Centralized critic PPO with non-homogenous agents

Hello! I’m looking for some guidance on how to approach implementing a centralized critic for two agents who have different action and observation spaces.

obs_space = Dict(agent-0:Box(-2147483648.0, 2147483648.0, (11,), float32), 
                 agent-1:Box(-2147483648.0, 2147483648.0, (13,), float32))

action_space = Dict(agent-0:Discrete(4), 
                    agent-1:Discrete(7))

I’m following the centralized_critic_2 example, but the example is built for an environment where agents have the same observation and action spaces/shapes.

My attempted approach adds an observer_space with own_obs, opponent_obs and opponent_action for each agent respectively:

observer_space_0 = Dict(
    {
        "own_obs": obs_space['agent-0'],
        # These two fields are filled in by the CentralCriticObserver, and are
        # not used for inference, only for training.
        "opponent_obs": obs_space['agent-1'],
        "opponent_action": action_space['agent-1'],
    }
)

observer_space_1 = Dict(
    {
        "own_obs": obs_space['agent-1'],
        # These two fields are filled in by the CentralCriticObserver, and are
        # not used for inference, only for training.
        "opponent_obs": obs_space['agent-0'],
        "opponent_action": action_space['agent-0'],
    }
)

And then passes these observer_spaces into each agent’s policy in the config:

config = {
    "env": env_name,
    "batch_mode": "complete_episodes",
    "callbacks": FillInActions,
    "num_gpus": int(os.environ.get("RLLIB_NUM_GPUS", "0")),
    "num_workers": 1,
    "multiagent": {
        "policies": {
            # modified policies
            "pol1": (None, observer_space_0, action_space['agent-0'], {}),
            "pol2": (None, observer_space_1, action_space['agent-1'], {}),
        },
        "policy_mapping_fn": (lambda aid, **kwargs: "pol1" if aid == 'agent-0' else "pol2"),
        "observation_fn": central_critic_observer,
    },
    "model": {
        "custom_model": "custom_cc_model",
    },
    "framework": 'tf',
}

stop = {
    "training_iteration": 100,
    "timesteps_total": 10000,
    "episode_reward_mean": 10000,
}

Then in the custom model, I can adjust the input shape to fit one of my agents’ observation spaces.

Should I incorporate a second action model here?

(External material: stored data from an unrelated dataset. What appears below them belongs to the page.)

--- src/verilog/psc_pkg.sv ---
// Package: constants and carriers for the strap configuration decoder
package psc_pkg;

  // ---------------------------------------------------------------
  // Register map (byte addresses, one 32-bit word each)
  // ---------------------------------------------------------------
  localparam logic [7:0] PSC_OFS_CTRL   = 8'h00;
  localparam logic [7:0] PSC_OFS_STATUS = 8'h04;
  localparam logic [7:0] PSC_OFS_RATIO  = 8'h08;

  // CTRL field positions
  localparam int PSC_CTRL_FILT_POS   = 0;
  localparam int PSC_CTRL_RATE_POS   = 1;
  localparam int PSC_CTRL_LAYOUT_POS = 3;
  localparam int PSC_CTRL_AIN_POS    = 5;
  localparam int PSC_CTRL_REF_POS    = 6;

  // STATUS field positions
  localparam int PSC_STAT_PINMODE_POS = 0;
  localparam int PSC_STAT_PEND_POS    = 1;
  localparam int PSC_STAT_LOADED_POS  = 2;
  localparam int PSC_STAT_ACT_POS     = 8;

  // Value after reset of the serial-mode control word
  localparam logic [6:0] PSC_CTRL_RST = 7'h20;

  // Cycles after reset release before straps are trusted (2-FF fill)
  localparam logic [1:0] PSC_INIT_WAIT = 2'h2;

  // ---------------------------------------------------------------
  // Decimation ratios
  // ---------------------------------------------------------------
  localparam int         PSC_RATIO_W    = 11;
  localparam logic [10:0] PSC_RATIO_32   = 11'h020;
  localparam logic [10:0] PSC_RATIO_64   = 11'h040;
  localparam logic [10:0] PSC_RATIO_128  = 11'h080;
  localparam logic [10:0] PSC_RATIO_1024 = 11'h400;

  // ---------------------------------------------------------------
  // Carriers
  // ---------------------------------------------------------------
  // One configuration set, same bit order as CTRL
  typedef struct packed {
    logic       ref_pre;
    logic       ain_pre;
    logic [1:0] layout;
    logic [1:0] rate;
    logic       sinc5;
  } psc_cfg_s;

  // Strap and strobe pins
  typedef struct packed {
    logic       fault;
    logic       start;
    logic       sync;
    logic [1:0] layout;
    logic [1:0] rate;
    logic       filt;
    logic       sel_pin;
  } psc_pins_s;

endpackage : psc_pkg

--- src/verilog/psc_decoder.sv ---
// Strap-pin configuration decoder with APB status and serial-mode control
//
// How it works
// - After reset release the control-select pin is caught once and fixes pin or serial control.
// - In pin control the output-layout code from the format pins chooses per-channel lines or shared TDM lines.
// - In pin control the analog input precharge buffers come up enabled with no host action.
// - In pin control the reference precharge buffers stay disabled.
// - In pin control the filter pin selects sinc5 when high and wideband when low for all channels.
// - Rate code 00, 01, 10, 11 decodes to ratios 32, 64, 128 and 1024.
// - The single decoded ratio is driven to every channel alike.
// - After reset or a supply fault the pin-mode settings return to the strap-defined state.
//
// Decided for this implementation: the APB slave port and the register addresses.
module psc_decoder
  import psc_pkg::*;
(
  input  wire logic                   clk_sys_i,
  input  wire logic                   nrst_i,
  input  wire psc_pins_s              pins_i,
  input  wire logic                   psel_i,
  input  wire logic                   penable_i,
  input  wire logic                   pwrite_i,
  input  wire logic [7:0]             paddr_i,
  input  wire logic [31:0]            pwdata_i,
  output logic                        pready_o,
  output logic [31:0]                 prdata_o,
  output logic                        pslverr_o,
  output logic                        pin_mode_o,
  output logic                        filter_sinc5_o,
  output logic [PSC_RATIO_W-1:0]      decim_ratio_o,
  output logic [1:0]                  output_layout_o,
  output logic                        ain_precharge_en_o,
  output logic                        ref_precharge_en_o,
  output logic                        applied_o
);

  // ---------------------------------------------------------------
  // State
  // ---------------------------------------------------------------
  typedef struct packed {
    psc_pins_s                pin_s1;
    psc_pins_s                pin_s2;
    logic                     strobe_prev;
    logic [1:0]               init_cnt;
    logic                     loaded;
    logic                     pin_mode;
    psc_cfg_s                 ctrl;
    psc_cfg_s                 act;
    logic [PSC_RATIO_W-1:0]   ratio;
    logic                     applied;
    logic                     pready;
    logic                     pslverr;
    logic [31:0]              prdata;
  } psc_state_s;

  psc_state_s state_ff;
  psc_state_s nxt_state;

  // Rate code to decimation ratio
  function automatic logic [PSC_RATIO_W-1:0] rate_to_ratio(
    input logic [1:0] code
  );
    logic [PSC_RATIO_W-1:0] r;
    r = PSC_RATIO_32;
    case (code)
      2'h0:    r = PSC_RATIO_32;
      2'h1:    r = PSC_RATIO_64;
      2'h2:    r = PSC_RATIO_128;
      2'h3:    r = PSC_RATIO_1024;
      default: r = PSC_RATIO_32;
    endcase
    return r;
  endfunction : rate_to_ratio

  // ---------------------------------------------------------------
  // Next-state logic
  // ---------------------------------------------------------------
  psc_cfg_s strap_cfg;
  psc_cfg_s src_cfg;
  logic     strobe_now;
  logic     sync_pulse;
  logic     access;
  logic     mode_now;

  // Strap view: fixed buffer policy in pin control
  always_comb
  begin
    strap_cfg.sinc5   = state_ff.pin_s2.filt;
    strap_cfg.rate    = state_ff.pin_s2.rate;
    strap_cfg.layout  = state_ff.pin_s2.layout;
    strap_cfg.ain_pre = 1'b1;
    strap_cfg.ref_pre = 1'b0;
  end

  assign strobe_now = state_ff.pin_s2.start | state_ff.pin_s2.sync;
  assign sync_pulse = strobe_now & ~state_ff.strobe_prev;
  assign src_cfg    = state_ff.pin_mode ? strap_cfg : state_ff.ctrl;
  assign access     = psel_i & penable_i & ~state_ff.pready;
  // Mode stays latched once loaded; a fault must not flip it
  assign mode_now   = state_ff.loaded ? state_ff.pin_mode
                                      : state_ff.pin_s2.sel_pin;

  always_comb
  begin
    nxt_state             = state_ff;
    nxt_state.pin_s1      = pins_i;
    nxt_state.pin_s2      = state_ff.pin_s1;
    nxt_state.strobe_prev = strobe_now;
    nxt_state.applied     = 1'b0;

    // Power-up load once the synchronisers hold real pin levels
    if (!state_ff.loaded)
    begin
      if (state_ff.init_cnt == PSC_INIT_WAIT)
      begin
        nxt_state.loaded   = 1'b1;
        nxt_state.pin_mode = mode_now;
        nxt_state.act      = mode_now ? strap_cfg
                                      : state_ff.ctrl;
        nxt_state.ratio    = rate_to_ratio(mode_now ? strap_cfg.rate
                                           : state_ff.ctrl.rate);
        nxt_state.applied  = 1'b1;
      end
      else
      begin
        nxt_state.init_cnt = state_ff.init_cnt + 2'h1;
      end
    end
    else if (state_ff.pin_s2.fault && state_ff.pin_mode)
    begin
      // Supply fault drops straight back to the strap state
      nxt_state.act     = strap_cfg;
      nxt_state.ratio   = rate_to_ratio(strap_cfg.rate);
      nxt_state.applied = 1'b1;
    end
    else if (sync_pulse)
    begin
      // After load, only a sync edge or a fault in pin control moves new settings into use
      nxt_state.act     = src_cfg;
      nxt_state.ratio   = rate_to_ratio(src_cfg.rate);
      nxt_state.applied = 1'b1;
    end

    // APB slave, one wait state, answer from flops
    nxt_state.pready  = access;
    nxt_state.pslverr = 1'b0;
    if (access)
    begin
      nxt_state.prdata = 32'h0000_0000;
      case (paddr_i)
        PSC_OFS_CTRL:
        begin
          nxt_state.prdata[6:0] = state_ff.ctrl;
        end
        PSC_OFS_STATUS:
        begin
          nxt_state.prdata[PSC_STAT_PINMODE_POS] = state_ff.pin_mode;
          nxt_state.prdata[PSC_STAT_PEND_POS]    = (src_cfg != state_ff.act);
          nxt_state.prdata[PSC_STAT_LOADED_POS]  = state_ff.loaded;
          nxt_state.prdata[PSC_STAT_ACT_POS +: 7] = state_ff.act;
        end
        PSC_OFS_RATIO:
        begin
          nxt_state.prdata[PSC_RATIO_W-1:0] = state_ff.ratio;
        end
        default:
        begin
          nxt_state.pslverr = 1'b1;
        end
      endcase
    end

    // Write lands only at the edge where the master sees pready high;
    // writes ignored in pin control, straps own the settings
    if (psel_i && penable_i && pwrite_i && state_ff.pready
        && (paddr_i == PSC_OFS_CTRL) && !state_ff.pin_mode)
    begin
      nxt_state.ctrl = psc_cfg_s'(pwdata_i[6:0]);
    end
  end

  // ---------------------------------------------------------------
  // State register
  // ---------------------------------------------------------------
  always_ff @(posedge clk_sys_i)
  begin
    if (!nrst_i)
    begin
      state_ff             <= '0;
      state_ff.ctrl        <= psc_cfg_s'(PSC_CTRL_RST);
      state_ff.act.ain_pre <= 1'b1;
      state_ff.ratio       <= PSC_RATIO_32;
    end
    else
    begin
      state_ff <= nxt_state;
    end
  end

  // ---------------------------------------------------------------
  // Outputs, all straight from flops
  // ---------------------------------------------------------------
  assign pready_o           = state_ff.pready;
  assign prdata_o           = state_ff.prdata;
  assign pslverr_o          = state_ff.pslverr;
  assign pin_mode_o         = state_ff.pin_mode;
  assign filter_sinc5_o     = state_ff.act.sinc5;
  assign decim_ratio_o      = state_ff.ratio;
  assign output_layout_o    = state_ff.act.layout;
  assign ain_precharge_en_o = state_ff.act.ain_pre;
  assign ref_precharge_en_o = state_ff.act.ref_pre;
  assign applied_o          = state_ff.applied;
endmodule : psc_decoder

--- config.mk ---
export PLATFORM = sky130hd
export DESIGN_NAME = psc_decoder
export DESIGN_NICKNAME = d
export VERILOG_FILES = /design/src/verilog/psc_pkg.sv /design/src/verilog/psc_decoder.sv
export SDC_FILE = /design/constraint.sdc
export NUM_CORES = 1
export LEC_CHECK = 0
export ABC_AREA = 1
export BUFFER_PORTS_ARGS = -buffer_cell sky130_fd_sc_hd__buf_2
export CORE_MARGIN = 8
export CORE_UTILIZATION = 50
export CTS_CLUSTER_SIZE = 14
export DETAILED_ROUTE_END_ITERATION = 8
export PLACE_DENSITY_LB_ADDON = 0.3
export SETUP_SLACK_MARGIN = 0.02
export SYNTH_ARGS = -nofsm -noshare
export SYNTH_HDL_FRONTEND = slang
export SYNTH_SLANG_ARGS = --single-unit
--- constraint.sdc ---
create_clock -name clk_sys_i -period 1.8 [get_ports clk_sys_i]
set_clock_uncertainty 0.1 [all_clocks]
set_input_delay 0.18 -clock clk_sys_i [delete_from_list [all_inputs] [get_ports clk_sys_i]]
set_output_delay 0.18 -clock clk_sys_i [all_outputs]
set_load 0.05 [all_outputs]
# Yosys cells after proc, flatten, opt, wreduce, memory -nomap -nowiden
# Cells that the tools add are included.
dict set report classes {
  n_reduce_logical 17
  eq_ne 14
  bitwise 8
  n_addsub 1
  mux 19
}
# operator count
set ops {}
lappend ops {{case mux 11 bit (4 select lines)} 3}
lappend ops {{2-to-1 mux 19 bit} 4}
lappend ops {{== test 2 bit, second input constant} 7}
lappend ops {{2-to-1 mux 7 bit} 2}
lappend ops {{case mux 3 bit (3 select lines)} 1}
lappend ops {{== test 8 x 3 -> 1 bit, second input constant} 1}
lappend ops {{== test 8 x 4 -> 1 bit, second input constant} 1}
lappend ops {{zero test 8 bit} 1}
lappend ops {{case mux 4 bit (2 select lines)} 1}
lappend ops {{AND reduction 2 bit} 4}
lappend ops {{!= test 7 bit} 1}
lappend ops {{== test 2 x 1 -> 1 bit, second input constant} 3}
lappend ops {{logical AND 1 bit} 6}
lappend ops {{zero test 2 bit} 3}
lappend ops {{2-to-1 mux 2 bit} 3}
lappend ops {{case mux 3 bit (2 select lines)} 1}
lappend ops {{2-to-1 mux 4 bit} 1}
lappend ops {{NOT 1 bit} 4}
lappend ops {{bitwise AND 1 bit} 3}
lappend ops {{2-to-1 mux 1 bit} 3}
lappend ops {{!= test 3 x 1 -> 1 bit, second input constant} 1}
lappend ops {{OR reduction 3 bit} 1}
lappend ops {{adder 2 x 1 -> 2 bit, second input constant} 1}
lappend ops {{nonzero test 2 bit} 1}
lappend ops {{other kinds (2)} 2}
dict set report word_totals {
  inputBits 54
  ff_bits 66
}

# Depth between registers and ports, before layout
dict set report logic_depth {
  word_depth 6
  ltp_mapped 10
}

# Least setup slack after synthesis
# Ideal clock, no wire load.
dict set report synth_timing {
  kind {flip-flop to flip-flop}
  startpoint {register state_ff (netlist bit pin_mode_o)}
  endpoint {register state_ff (netlist bit prdata_o[1])}
  stages_incl_launch_ff 11
  slack_ps 75
  arrival_time_ps 1506
  period_less_slack_ps 1725
  path_cell_list {dfxtp_1 inv_1 buf_6 nand2_1 nand2_1 nand2_1 nand2_1 nor2_1 nand3_1 nand2_1 a21oi_1}
}
dict set report synth_between {
  elab_chain_len 3
}
# element line_no
set synth_rtl {}
lappend synth_rtl {{from (decl)} psc_decoder.sv:56} ;# psc_state_s state_ff;
lappend synth_rtl {{from (signal assigned)} psc_decoder.sv:196} ;# state_ff <= nxt_state;
lappend synth_rtl {{2-to-1 mux 7 bit} psc_decoder.sv:97} ;# assign src_cfg = state_ff.pin_mode ? strap_cfg : state_ff.ctrl;
lappend synth_rtl {{!= test 7 bit} psc_decoder.sv:158} ;# nxt_state.prdata[PSC_STAT_PEND_POS] = (src_cfg != state_ff.act);
lappend synth_rtl {{case mux 3 bit (3 select lines)} psc_decoder.sv:150} ;# case (paddr_i)
# Every way passes these cells.
# A chain may end at the register's enable or synchronous reset.

# Final worst setup path
dict set report layout_timing {
  startpoint {register state_ff[61] in the netlist's numbering}
  endpoint {register state_ff (netlist bit decim_ratio_o[5])}
}
dict set report layout_between {
  elab_chain_len 6
  word_cells_on_any_way 12
  cone_classes {4 x eq/ne; 5 x mux; 3 x reduce/logical}
}
# element line_no
set layout_rtl {}
lappend layout_rtl {{2-to-1 mux 1 bit} psc_decoder.sv:100} ;# assign mode_now = state_ff.loaded ? state_ff.pin_mode
lappend layout_rtl {{2-to-1 mux 2 bit} psc_decoder.sv:120} ;# nxt_state.ratio = rate_to_ratio(mode_now ? strap_cfg.rate
lappend layout_rtl {{== test 2 bit, or another cell as far along} psc_decoder.sv:65} ;# case (code)
lappend layout_rtl {{case mux 11 bit (4 select lines)} psc_decoder.sv:65}
lappend layout_rtl {{2-to-1 mux 19 bit} psc_decoder.sv:114} ;# if (state_ff.init_cnt == PSC_INIT_WAIT)
lappend layout_rtl {{2-to-1 mux 19 bit} psc_decoder.sv:112} ;# if (!state_ff.loaded)
# Several ways; a longest one is shown, not always the timed one. The select of a mux whose other input is x is not followed.

==> impl_metrics.yaml <==
worst_setup_path:
  critical-path-slowest-cell: "dfxtp_1"
  path_buf_inv: 1
  crit_required_ns: 1.97
  setup.worst_path.end_class: "flop"
  path_cells: "buf_4 -> nand2_2 -> o21ai_2 -> nand2_2 -> and2_4 -> nand3b_1 -> nand3_1"
  cp_top_family: "simple AND/OR/NAND/NOR gates"
  cp_max_fo: 11
  path_class: "reg -> reg"
  worstPathArrival_ns: 1.77
  worst_path_most_repeated_cell: "nand2_2"
  critPathLaunchType: "flop"
  max_stage_delay_ns: 0.49
clock_tree:
  clk_latency_ns: 0.33
  cts_tree: "built"
  cts.clk_slew.worst_paths_ns: 0.06
  post_cts.repair.setup_buffers: 0
  clockBufferDepth: 2
  cts.sinks: 59
  htreeDepth: 3
  cts_buffers: 9
  cts_root_buffer: "clkbuf_8"
timing:
  setup_viol: 0
  fmax_ghz: 0.6235
  timing.final.crit_share_pct: 89.11
  min_period_ns: 1.604
  finalSetupTns_ns: 0
  hold_viol: 0
  rsz0062_at_grt: "no"
  drv_slew: 0
floorplanning:
  io_pins: 106
  coreArea_um2: 5921
  die-area_um2: 8868
  rows: 28
  die_h_um: 94.17
  fp.dieW_um: 94.17
  start_util_pct: 51.61
run_status:
  status: "completed"
detailed_routing:
  routedWlPerCell_um: 12.28
  wirelength_um: 6851
  via_per_inst: 4.724
  ant_nets: 0
  num_vias: 2636
  drc: 0
  drt_iter0_drc: 146
  drt_first_pass_iters: 5
grt:
  overflow: 0
  track_usage_pct: 16.46
  grt_pass1_wl_um: 11560
  grt_pass1_vias: 2526
  grt_max_degree: 43
  antenna_found_initial: 0
synth:
  yosysSeqAreaShare_pct: 38.66
  synthCells: 430
  synth_area_um2: 3055
  synth.distinct_cells: 34
  ys_ff_latch: 59
  ys_warn_count: 0
  syn_avg_cell_area_um2: 7.106
cells_and_area:
  fin_util_pct: 57.99
  drive_above_1_share_pct: 21.74
  finalNonFillerCells: 558
  layout_commonest_cell: "nand2_1"
  fillers: 582
  n_antenna_cell: 0
  final_cell_mix: "nand2_1 (108), dfxtp_1 (59), buf_2 (56)"
  area_delta_synth_final_pct: 12.37
  nets: 534
placement:
  post-dp-hpwl_um: 5141
  dpl.cell_count: 533
  placement.io_buffers: 56
  place.gp.congestion: 0.8873
pwr:
  p_per_area_nw_per_um2: 1198
  ir_drop_v: 0.0005439
  p_leak_nw: 1.716
job:
  cap_violations: 0
min_path:
  min_path_type: "in -> reg"
[what timing repair did]
action                                  CTS  global route
endpoints found under the setup margin    0             9
hold endpoints to repair                 10             0
hold buffers                             10             0
resized for setup                         0             2
[power by group]
part	internal (mW)	total, mW	switching, mW
registers	1.47	1.62	0.149
logic	0.387	1.43	1.04
clock network	0.600	1.07	0.470
[routing by layer]
metal  track usage (%)  part of all wire [%]
met5                 0                     0
met1             19.57                    44
met4             6.737                  0.61
met3             5.596                   8.6
met2             26.42                    46
[kinds of logic after synthesis]
group / Yosys count / synth area share (%)
other: 1 / 0.1227
buffers and inverters: 114 / 20.72
DFF: 59 / 38.66
adders and majority gates: 1 / 0.4094
and+or+nand+nor: 184 / 27.44
AOI/OAI and AO/OA: 71 / 12.65
[path summary, 6_finish.rpt]
check                           depth (start not counted)          start                to  slack [ns]
worst max-delay path                                    7   state_ff[61]  decim_ratio_o[5]        0.20
worst min-delay path                                    3    pwdata_i[6]      state_ff[59]        0.02
worst max register to register                          7   state_ff[61]  decim_ratio_o[5]        0.20
worst min register to register                          2  nxt_state[71]      state_ff[71]        0.31
[layout make-up]
cell class | instances | area [µm²] | area share [%]
clock buffers | 13 | 168.9 | 4.920
inverters | 55 | 206.4 | 6.013
repair buffers | 74 | 440.4 | 12.83
well taps | 75 | 93.84 | 2.733
multi-input cells | 280 | 1333 | 38.81
clock inverters | 2 | 10.01 | 0.2915
flip-flops and latches | 59 | 1181 | 34.40
[Yosys cell counts, drive strengths merged]
| cell | n | share of area [%] |
|---|---|---|
| conb | 1 | 0.12 |
| o22ai | 1 | 0.20 |
| a21oi | 35 | 5.7 |
| and3 | 1 | 0.20 |
| o21bai | 1 | 0.37 |
| clkbuf | 7 | 0.86 |
| nor3 | 2 | 0.49 |
| dfxtp | 59 | 39 |
| nor2 | 27 | 4.1 |
| buf | 52 | 13 |
| nand3 | 35 | 6.5 |
| a31oi | 1 | 0.20 |
| o32ai | 1 | 0.29 |
| nand3b | 3 | 0.74 |
| nor4 | 1 | 0.70 |
| ha | 1 | 0.41 |
| o21ai | 29 | 5.1 |
| o31ai | 1 | 0.25 |
| nand2 | 112 | 14 |
| inv | 55 | 6.8 |
| and2 | 1 | 0.29 |
| nand4 | 2 | 0.41 |
| o211ai | 2 | 0.49 |
[registers in the layout, summed over array words and instances, names as in the netlist]
register,flops
pslverr_o,1
state_ff,22
filter_sinc5_o,1
ain_precharge_en_o,1
output_layout_o,2
pin_mode_o,1
applied_o,1
pready_o,1
prdata_o,15
nxt_state,9
decim_ratio_o,4
ref_precharge_en_o,1
[metrics by stage]
| step | hold slack, ns | power (mW) | cell area [µm²] | setup WS (ns) |
|---|---|---|---|---|
| CTS | 0.001027 | 4.144 | 3428 | 0.1314 |
| detailed placement | 0.2649 | 3.043 | 3149 | 0.1537 |
| floorplan | 0.1776 | 2.857 | 3142 | 0.07495 |
| finish | 0.02017 | 4.114 | 3433 | 0.1961 |
| global placement | 0.2592 | 3.026 | 3149 | 0.2089 |
| global route | 0.01520 | 4.367 | 3433 | 0.06952 |
[worst register-to-register path, stage by stage (launching register included)]
cell	delay, ns
dfxtp_1	0.49
buf_4	0.26
nand2_2	0.07
o21ai_2	0.12
nand2_2	0.09
and2_4	0.17
nand3b_1	0.15
nand3_1	0.11
No activity file was read; power rests on OpenSTA's default activity.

The provided example is consistent with the MAPPO paper where homogenous agents share a single actor network, but I’m not sure how to approach this when the observations for each agent are different.

class YetAnotherCentralizedCriticModel(TFModelV2):

    def __init__(self, obs_space, action_space, num_outputs, model_config, name):
        super(YetAnotherCentralizedCriticModel, self).__init__(
            obs_space, action_space, num_outputs, model_config, name
        )

        self.action_model = FullyConnectedNetwork(
            Box(-2147483648.0, 2147483648.0, (13,),  # agent-1 observation
            action_space,
            num_outputs,
            model_config,
            name + "_action",
        )

        self.value_model = FullyConnectedNetwork(
            obs_space, action_space, 1, model_config, name + "_vf"
        )

    def forward(self, input_dict, state, seq_lens):
        self._value_out, _ = self.value_model(
            {"obs": input_dict["obs_flat"]}, state, seq_lens
        )
        return self.action_model({"obs": input_dict["obs"]["own_obs"]}, state, seq_lens)

    def value_function(self):
        return tf.reshape(self._value_out, [-1])

To add one more complication, both agents do not necessarily act at each time step, so the observation dictionary returned by my step function may have observations for one agent, or the other, or both. Any thoughts on whether this detail may be problematic?